TASK INPUTS
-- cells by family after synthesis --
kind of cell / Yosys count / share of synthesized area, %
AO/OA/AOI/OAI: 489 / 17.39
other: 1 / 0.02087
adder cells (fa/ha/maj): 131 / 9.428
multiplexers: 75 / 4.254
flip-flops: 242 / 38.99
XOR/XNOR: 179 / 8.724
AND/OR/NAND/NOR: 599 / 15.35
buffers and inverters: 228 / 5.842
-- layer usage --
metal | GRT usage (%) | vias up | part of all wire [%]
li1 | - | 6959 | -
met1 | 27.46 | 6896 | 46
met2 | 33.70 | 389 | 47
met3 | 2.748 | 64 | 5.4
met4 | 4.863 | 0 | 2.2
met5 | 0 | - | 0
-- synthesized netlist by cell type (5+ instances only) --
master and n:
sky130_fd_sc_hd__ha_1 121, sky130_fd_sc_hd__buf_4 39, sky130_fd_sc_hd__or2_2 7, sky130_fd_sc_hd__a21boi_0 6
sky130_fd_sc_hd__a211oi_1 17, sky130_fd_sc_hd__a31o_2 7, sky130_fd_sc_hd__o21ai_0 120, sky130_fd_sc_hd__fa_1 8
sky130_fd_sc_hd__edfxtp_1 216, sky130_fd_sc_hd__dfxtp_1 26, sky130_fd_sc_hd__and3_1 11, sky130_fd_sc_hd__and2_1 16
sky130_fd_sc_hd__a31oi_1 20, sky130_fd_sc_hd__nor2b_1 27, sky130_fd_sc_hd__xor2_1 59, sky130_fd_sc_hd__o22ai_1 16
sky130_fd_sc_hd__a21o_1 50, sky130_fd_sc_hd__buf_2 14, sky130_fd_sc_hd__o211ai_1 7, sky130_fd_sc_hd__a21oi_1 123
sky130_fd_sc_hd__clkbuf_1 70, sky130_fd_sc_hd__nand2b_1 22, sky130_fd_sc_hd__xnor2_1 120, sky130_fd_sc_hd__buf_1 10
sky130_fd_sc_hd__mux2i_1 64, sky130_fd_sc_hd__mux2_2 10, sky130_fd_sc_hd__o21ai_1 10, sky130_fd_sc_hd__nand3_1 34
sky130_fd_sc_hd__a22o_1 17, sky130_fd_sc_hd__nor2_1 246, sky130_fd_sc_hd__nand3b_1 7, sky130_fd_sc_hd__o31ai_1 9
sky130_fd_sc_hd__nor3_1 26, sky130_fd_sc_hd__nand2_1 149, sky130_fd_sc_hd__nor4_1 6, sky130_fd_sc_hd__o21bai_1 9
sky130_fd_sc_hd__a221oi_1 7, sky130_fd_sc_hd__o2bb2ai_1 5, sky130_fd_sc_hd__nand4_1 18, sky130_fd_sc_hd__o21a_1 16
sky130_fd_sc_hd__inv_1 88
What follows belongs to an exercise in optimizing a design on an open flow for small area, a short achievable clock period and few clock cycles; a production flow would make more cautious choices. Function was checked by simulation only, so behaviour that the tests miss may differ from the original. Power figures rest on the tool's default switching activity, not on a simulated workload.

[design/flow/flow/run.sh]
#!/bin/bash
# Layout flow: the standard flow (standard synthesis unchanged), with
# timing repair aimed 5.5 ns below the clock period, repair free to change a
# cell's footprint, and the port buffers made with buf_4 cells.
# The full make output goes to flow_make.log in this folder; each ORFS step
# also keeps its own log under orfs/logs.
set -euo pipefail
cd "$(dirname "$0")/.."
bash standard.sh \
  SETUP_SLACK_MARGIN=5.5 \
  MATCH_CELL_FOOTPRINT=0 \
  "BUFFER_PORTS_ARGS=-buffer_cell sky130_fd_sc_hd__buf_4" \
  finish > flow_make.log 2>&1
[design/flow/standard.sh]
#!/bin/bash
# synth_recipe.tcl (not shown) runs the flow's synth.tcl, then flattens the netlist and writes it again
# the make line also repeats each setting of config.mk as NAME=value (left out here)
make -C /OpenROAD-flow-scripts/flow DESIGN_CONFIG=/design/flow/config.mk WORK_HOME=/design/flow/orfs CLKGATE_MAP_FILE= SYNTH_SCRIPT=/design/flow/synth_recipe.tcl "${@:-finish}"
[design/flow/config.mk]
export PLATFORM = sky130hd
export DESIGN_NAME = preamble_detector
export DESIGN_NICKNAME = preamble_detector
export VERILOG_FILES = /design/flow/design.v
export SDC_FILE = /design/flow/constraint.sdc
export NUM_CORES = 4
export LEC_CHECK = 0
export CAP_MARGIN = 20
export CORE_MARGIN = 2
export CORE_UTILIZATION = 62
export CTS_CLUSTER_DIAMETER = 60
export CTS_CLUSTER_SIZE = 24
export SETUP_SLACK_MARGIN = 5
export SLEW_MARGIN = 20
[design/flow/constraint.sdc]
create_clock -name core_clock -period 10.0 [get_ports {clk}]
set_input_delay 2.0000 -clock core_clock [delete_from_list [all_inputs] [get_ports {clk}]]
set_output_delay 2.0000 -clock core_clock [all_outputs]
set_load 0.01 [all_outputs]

WORK REQUIRED
Show a copy of each line from the data that includes the word "synthesized".

RESPONSE TO THIS TASK
kind of cell / Yosys count / share of synthesized area, %
-- synthesized netlist by cell type (5+ instances only) --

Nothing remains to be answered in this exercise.